L = list(range(10_000)) #create list of Integers from 0 to 999
A = np.array(L) #create python list to a numpy array
L[0:10], A[0:10] #print 1st 10 elements of the list/array
Adding a number to every element in the list is done by using List comprehensions for L
and ufuncs for A
L = [(l+10) for l in L] #add 10 to each element
A = A + 10 #add 10 to each element
L[0:10], A[0:10] #print 1st 10 elements of the list/array
compare which works faster using line magic comand -> %timeit
(This line magic command will run the line for specific number of times and gives us the average time it took to run that particular line of code)
%timeit -n 1000 [(l+10) for l in L]
%timeit -n 1000 A + 10
print(f"Speed increment is almost {464/5.5 :.2f} times")

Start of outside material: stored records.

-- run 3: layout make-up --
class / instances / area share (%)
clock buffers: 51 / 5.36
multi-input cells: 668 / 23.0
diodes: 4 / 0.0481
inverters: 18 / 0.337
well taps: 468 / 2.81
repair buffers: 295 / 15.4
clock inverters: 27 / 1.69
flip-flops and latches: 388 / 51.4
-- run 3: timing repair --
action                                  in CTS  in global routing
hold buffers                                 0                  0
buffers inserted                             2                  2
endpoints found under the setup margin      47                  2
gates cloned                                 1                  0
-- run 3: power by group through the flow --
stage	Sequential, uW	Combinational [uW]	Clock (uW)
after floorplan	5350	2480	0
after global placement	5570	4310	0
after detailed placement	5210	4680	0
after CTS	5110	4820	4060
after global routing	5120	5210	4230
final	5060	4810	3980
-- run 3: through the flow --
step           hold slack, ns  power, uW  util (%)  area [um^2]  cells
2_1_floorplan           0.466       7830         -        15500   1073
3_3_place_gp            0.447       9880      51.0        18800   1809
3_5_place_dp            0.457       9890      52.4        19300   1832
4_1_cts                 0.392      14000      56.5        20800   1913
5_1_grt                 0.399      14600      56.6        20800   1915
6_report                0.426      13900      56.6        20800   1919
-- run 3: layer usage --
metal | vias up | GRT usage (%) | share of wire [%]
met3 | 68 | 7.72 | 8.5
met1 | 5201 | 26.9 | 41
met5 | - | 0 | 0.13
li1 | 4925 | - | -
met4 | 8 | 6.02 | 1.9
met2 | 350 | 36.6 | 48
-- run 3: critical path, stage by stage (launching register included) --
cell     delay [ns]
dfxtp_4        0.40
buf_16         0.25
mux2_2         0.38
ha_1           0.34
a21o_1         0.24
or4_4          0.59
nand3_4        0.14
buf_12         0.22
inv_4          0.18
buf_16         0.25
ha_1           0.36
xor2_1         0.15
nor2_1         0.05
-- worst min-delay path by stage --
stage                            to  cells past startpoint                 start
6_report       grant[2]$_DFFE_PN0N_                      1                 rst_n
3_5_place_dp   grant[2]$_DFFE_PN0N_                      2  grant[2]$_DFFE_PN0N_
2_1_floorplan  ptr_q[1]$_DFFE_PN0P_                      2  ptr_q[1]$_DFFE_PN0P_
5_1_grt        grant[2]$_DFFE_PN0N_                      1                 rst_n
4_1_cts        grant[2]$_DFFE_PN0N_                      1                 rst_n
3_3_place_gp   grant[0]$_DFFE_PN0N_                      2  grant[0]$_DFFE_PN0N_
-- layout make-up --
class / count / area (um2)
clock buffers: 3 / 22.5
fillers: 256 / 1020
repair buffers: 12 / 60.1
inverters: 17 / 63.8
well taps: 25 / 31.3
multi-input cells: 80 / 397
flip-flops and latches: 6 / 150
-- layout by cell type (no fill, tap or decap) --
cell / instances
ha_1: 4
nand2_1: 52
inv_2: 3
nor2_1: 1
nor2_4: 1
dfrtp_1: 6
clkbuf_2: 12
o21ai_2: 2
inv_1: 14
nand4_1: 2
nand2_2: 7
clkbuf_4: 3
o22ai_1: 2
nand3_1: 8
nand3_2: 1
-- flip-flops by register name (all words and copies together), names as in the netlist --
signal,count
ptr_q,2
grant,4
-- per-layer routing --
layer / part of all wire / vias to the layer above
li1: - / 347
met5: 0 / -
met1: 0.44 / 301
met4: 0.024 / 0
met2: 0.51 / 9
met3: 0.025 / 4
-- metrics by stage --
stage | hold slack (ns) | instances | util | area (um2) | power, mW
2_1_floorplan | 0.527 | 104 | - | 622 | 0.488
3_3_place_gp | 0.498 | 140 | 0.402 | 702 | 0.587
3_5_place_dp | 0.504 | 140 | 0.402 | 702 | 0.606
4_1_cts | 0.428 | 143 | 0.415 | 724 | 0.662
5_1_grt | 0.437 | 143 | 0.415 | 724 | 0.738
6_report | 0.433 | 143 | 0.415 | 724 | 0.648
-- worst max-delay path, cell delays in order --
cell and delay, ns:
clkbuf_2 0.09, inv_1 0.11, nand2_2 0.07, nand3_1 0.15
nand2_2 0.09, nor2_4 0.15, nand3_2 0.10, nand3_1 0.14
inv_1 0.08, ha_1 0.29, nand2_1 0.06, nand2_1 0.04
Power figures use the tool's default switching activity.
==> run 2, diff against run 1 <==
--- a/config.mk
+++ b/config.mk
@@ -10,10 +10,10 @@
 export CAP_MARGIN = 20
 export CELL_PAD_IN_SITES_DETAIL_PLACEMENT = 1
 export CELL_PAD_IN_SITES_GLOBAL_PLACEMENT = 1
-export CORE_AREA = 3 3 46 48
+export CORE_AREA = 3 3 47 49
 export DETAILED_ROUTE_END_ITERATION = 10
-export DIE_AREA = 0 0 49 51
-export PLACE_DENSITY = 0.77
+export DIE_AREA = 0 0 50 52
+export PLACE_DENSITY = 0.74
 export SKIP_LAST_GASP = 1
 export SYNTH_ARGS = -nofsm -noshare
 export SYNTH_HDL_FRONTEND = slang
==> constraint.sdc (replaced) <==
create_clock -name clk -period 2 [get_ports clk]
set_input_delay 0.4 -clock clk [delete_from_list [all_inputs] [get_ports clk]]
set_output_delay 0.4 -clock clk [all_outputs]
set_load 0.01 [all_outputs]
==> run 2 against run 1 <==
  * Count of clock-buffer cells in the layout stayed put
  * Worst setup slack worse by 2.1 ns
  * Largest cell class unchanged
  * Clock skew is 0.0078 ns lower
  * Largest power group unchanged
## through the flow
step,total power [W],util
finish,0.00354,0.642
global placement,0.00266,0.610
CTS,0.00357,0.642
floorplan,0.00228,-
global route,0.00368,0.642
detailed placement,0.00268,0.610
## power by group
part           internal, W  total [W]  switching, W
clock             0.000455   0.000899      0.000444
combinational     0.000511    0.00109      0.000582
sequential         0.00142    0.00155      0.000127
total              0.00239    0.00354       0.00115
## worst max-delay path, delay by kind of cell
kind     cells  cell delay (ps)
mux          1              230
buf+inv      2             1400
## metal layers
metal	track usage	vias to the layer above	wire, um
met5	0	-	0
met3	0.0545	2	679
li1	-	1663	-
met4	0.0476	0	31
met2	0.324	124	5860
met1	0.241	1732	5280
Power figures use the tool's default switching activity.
--- src/rtl/wb_word2byte.sv ---
// Width adapter: one 32-bit Wishbone classic access becomes a run of 8-bit
// Wishbone cycles, one per selected byte lane, with a single returned ack.
module wb_word2byte #(
    parameter int ADR_WIDTH = 23,
    parameter int BYTES     = 4,
    localparam int LW       = $clog2(BYTES),
    localparam int SAW      = ADR_WIDTH - LW
) (
    input  logic                 clk_i,
    input  logic                 rst_ni,
    input  logic                 s_cyc_i,
    input  logic                 s_stb_i,
    input  logic [SAW-1:0]       s_adr_i,
    input  logic                 s_we_i,
    input  logic [BYTES-1:0]     s_sel_i,
    input  logic [8*BYTES-1:0]   s_dat_i,
    output logic                 s_ack_o,
    output logic                 s_err_o,
    output logic [8*BYTES-1:0]   s_dat_o,
    output logic                 m_cyc_o,
    output logic                 m_stb_o,
    output logic [ADR_WIDTH-1:0] m_adr_o,
    output logic                 m_we_o,
    output logic [7:0]           m_dat_o,
    input  logic                 m_ack_i,
    input  logic                 m_err_i,
    input  logic [7:0]           m_dat_i
);

    typedef enum logic [1:0] {IDLE = 2'd0, REQ = 2'd1, GAP = 2'd2, DONE = 2'd3} state_t;

    state_t               state_q, state_d;
    logic [SAW-1:0]       adr_q, adr_d;
    logic                 we_q, we_d;
    logic [BYTES-1:0]     sel_q, sel_d;
    logic [8*BYTES-1:0]   dat_q, dat_d;
    logic [LW-1:0]        lane_q, lane_d;
    logic [8*BYTES-1:0]   rdat_q, rdat_d;
    logic                 err_q, err_d;
    logic                 m_cyc_q, m_cyc_d;
    logic [ADR_WIDTH-1:0] m_adr_q, m_adr_d;
    logic                 m_we_q, m_we_d;
    logic [7:0]           m_dat_q, m_dat_d;
    logic                 s_ack_q, s_ack_d;
    logic                 s_err_q, s_err_d;
    logic [BYTES-1:0]     rem;

    function automatic logic [LW-1:0] lowest_lane(input logic [BYTES-1:0] v);
        lowest_lane = '0;
        for (int i = BYTES - 1; i >= 0; i--) begin
            if (v[i]) lowest_lane = LW'(i);
        end
    endfunction

    // Selected lanes strictly above the one currently being transferred.
    always_comb begin
        rem = '0;
        for (int i = 0; i < BYTES; i++) begin
            rem[i] = sel_q[i] && (i > int'(lane_q));
        end
    end

    // Slave side: a request is taken when s_cyc_i & s_stb_i are seen in IDLE and
    // is answered by exactly one s_ack_o/s_err_o pulse; dropping s_cyc_i aborts
    // silently. Master side: m_stb_o holds until m_ack_i or m_err_i is sampled.
    always_comb begin
        state_d = state_q;
        adr_d   = adr_q;
        we_d    = we_q;
        sel_d   = sel_q;
        dat_d   = dat_q;
        lane_d  = lane_q;
        rdat_d  = rdat_q;
        err_d   = err_q;
        m_adr_d = m_adr_q;
        m_we_d  = m_we_q;
        m_dat_d = m_dat_q;
        case (state_q)
            IDLE: begin
                if (s_cyc_i && s_stb_i) begin
                    adr_d  = s_adr_i;
                    we_d   = s_we_i;
                    sel_d  = s_sel_i;
                    dat_d  = s_dat_i;
                    rdat_d = '0;
                    err_d  = 1'b0;
                    if (s_sel_i != '0) begin
                        lane_d  = lowest_lane(s_sel_i);
                        state_d = REQ;
                    end else begin
                        state_d = DONE;
                    end
                end
            end
            REQ: begin
                // Abort outranks error, which outranks ack.
                if (!s_cyc_i) begin
                    state_d = IDLE;
                end else if (m_err_i) begin
                    err_d   = 1'b1;
                    state_d = DONE;
                end else if (m_ack_i) begin
                    if (!we_q) rdat_d[lane_q*8 +: 8] = m_dat_i;
                    state_d = (rem != '0) ? GAP : DONE;
                end
            end
            GAP: begin
                if (!s_cyc_i) begin
                    state_d = IDLE;
                end else begin
                    lane_d  = lowest_lane(rem);
                    state_d = REQ;
                end
            end
            default: state_d = IDLE;
        endcase

        m_cyc_d = (state_d == REQ);
        if (state_d == REQ) begin
            m_adr_d = {adr_d, lane_d};
            m_we_d  = we_d;
            m_dat_d = dat_d[lane_d*8 +: 8];
        end
        s_ack_d = (state_d == DONE) && !err_d;
        s_err_d = (state_d == DONE) && err_d;
    end

    always_ff @(posedge clk_i or negedge rst_ni) begin
        if (!rst_ni) begin
            state_q <= IDLE;
            adr_q   <= '0;
            we_q    <= 1'b0;
            sel_q   <= '0;
            dat_q   <= '0;
            lane_q  <= '0;
            rdat_q  <= '0;
            err_q   <= 1'b0;
            m_cyc_q <= 1'b0;
            m_adr_q <= '0;
            m_we_q  <= 1'b0;
            m_dat_q <= '0;
            s_ack_q <= 1'b0;
            s_err_q <= 1'b0;
        end else begin
            state_q <= state_d;
            adr_q   <= adr_d;
            we_q    <= we_d;
            sel_q   <= sel_d;
            dat_q   <= dat_d;
            lane_q  <= lane_d;
            rdat_q  <= rdat_d;
            err_q   <= err_d;
            m_cyc_q <= m_cyc_d;
            m_adr_q <= m_adr_d;
            m_we_q  <= m_we_d;
            m_dat_q <= m_dat_d;
            s_ack_q <= s_ack_d;
            s_err_q <= s_err_d;
        end
    end

    assign m_cyc_o = m_cyc_q;
    assign m_stb_o = m_cyc_q;
    assign m_adr_o = m_adr_q;
    assign m_we_o  = m_we_q;
    assign m_dat_o = m_dat_q;
    assign s_ack_o = s_ack_q;
    assign s_err_o = s_err_q;
    assign s_dat_o = rdat_q;

endmodule
[config.mk]
export PLATFORM = sky130hd
export DESIGN_NAME = traffic_lamp_monitor
export DESIGN_NICKNAME = d
export VERILOG_FILES = /design/src/rtl/traffic_lamp_pkg.sv /design/src/rtl/lamp_street_tracker.sv /design/src/rtl/traffic_lamp_monitor.sv
export SDC_FILE = /design/constraint.sdc
export NUM_CORES = 1
export LEC_CHECK = 0
export BUFFER_PORTS_ARGS = -buffer_cell sky130_fd_sc_hd__buf_2
export CORE_MARGIN = 1
export CORE_UTILIZATION = 54
export CTS_CLUSTER_SIZE = 16
export DETAILED_ROUTE_END_ITERATION = 12
export GPL_ROUTABILITY_DRIVEN = 1
export GPL_TIMING_DRIVEN = 1
export PLACE_DENSITY = 0.83
export REMOVE_ABC_BUFFERS = 1
export SETUP_SLACK_MARGIN = 0.02
export SLEW_MARGIN = 20
export SYNTH_ARGS = -nofsm -noshare
export SYNTH_HDL_FRONTEND = slang
export SYNTH_SLANG_ARGS = --single-unit
[constraint.sdc]
create_clock -name clk -period 2.55 [get_ports clk]
set_input_delay 0.3825 -clock clk [delete_from_list [all_inputs] [get_ports clk]]
set_output_delay 0.3825 -clock clk [all_outputs]
set_load 0.005 [all_outputs]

There are many ufuncs available, some of them are listed below :-
- Arithmetic operators :-
+
-
*
/
//
%
.... - Bitwise operators :-
&
|
~
^
>>
<<
.... - Comparision operators :-
<
>
>=
<=
==
!=
.... - Trignometric operators :-
np.sin
np.cos
np.tan
.... - Exponential operators :-
np.exp
np.log
np.log10
....
Take a look at official documentation for more ufuncs
Aggregations
are the functions that summarizes the values in an array
Let's create Python Lists of list L
and a numpy 2d-array A
with some elements in it.
L = [[1,11], [2,22], [3,33], [4,44]] #create lists of list with 2 elements in each list
A = np.array(L, dtype=np.int) #convert L into a 2d-array of shape 4 x 2
L, A, A.shape
Now let's say we have to find the minimum value in the given array by sepcifying axis
i.e along which dimention we want our function to be applied. This can be done easily by using following aggregations.
A.min(axis = 0) #Gives us the minimum value in each column
A.min(axis = 1) #Gives us the minimum value in each row
Now, let;s find the summation
of all the values in an array and also along each axis seperately.
A.sum(axis=0) #Gives us the summation in each column
A.sum(axis=1) #Gives us the summation in each row
A.sum() #Gives us the summation of all elements if we don't specify any axis
Similarly we can use any aggregation functions we want to apply on an array, some of them are given below :-
Functions
: Description
- np.mean() : Compute the arithmetic mean along the specified axis.
- np.std() : Compute the standard deviation along the specified axis.
- np.var() : Compute the variance along the specified axis.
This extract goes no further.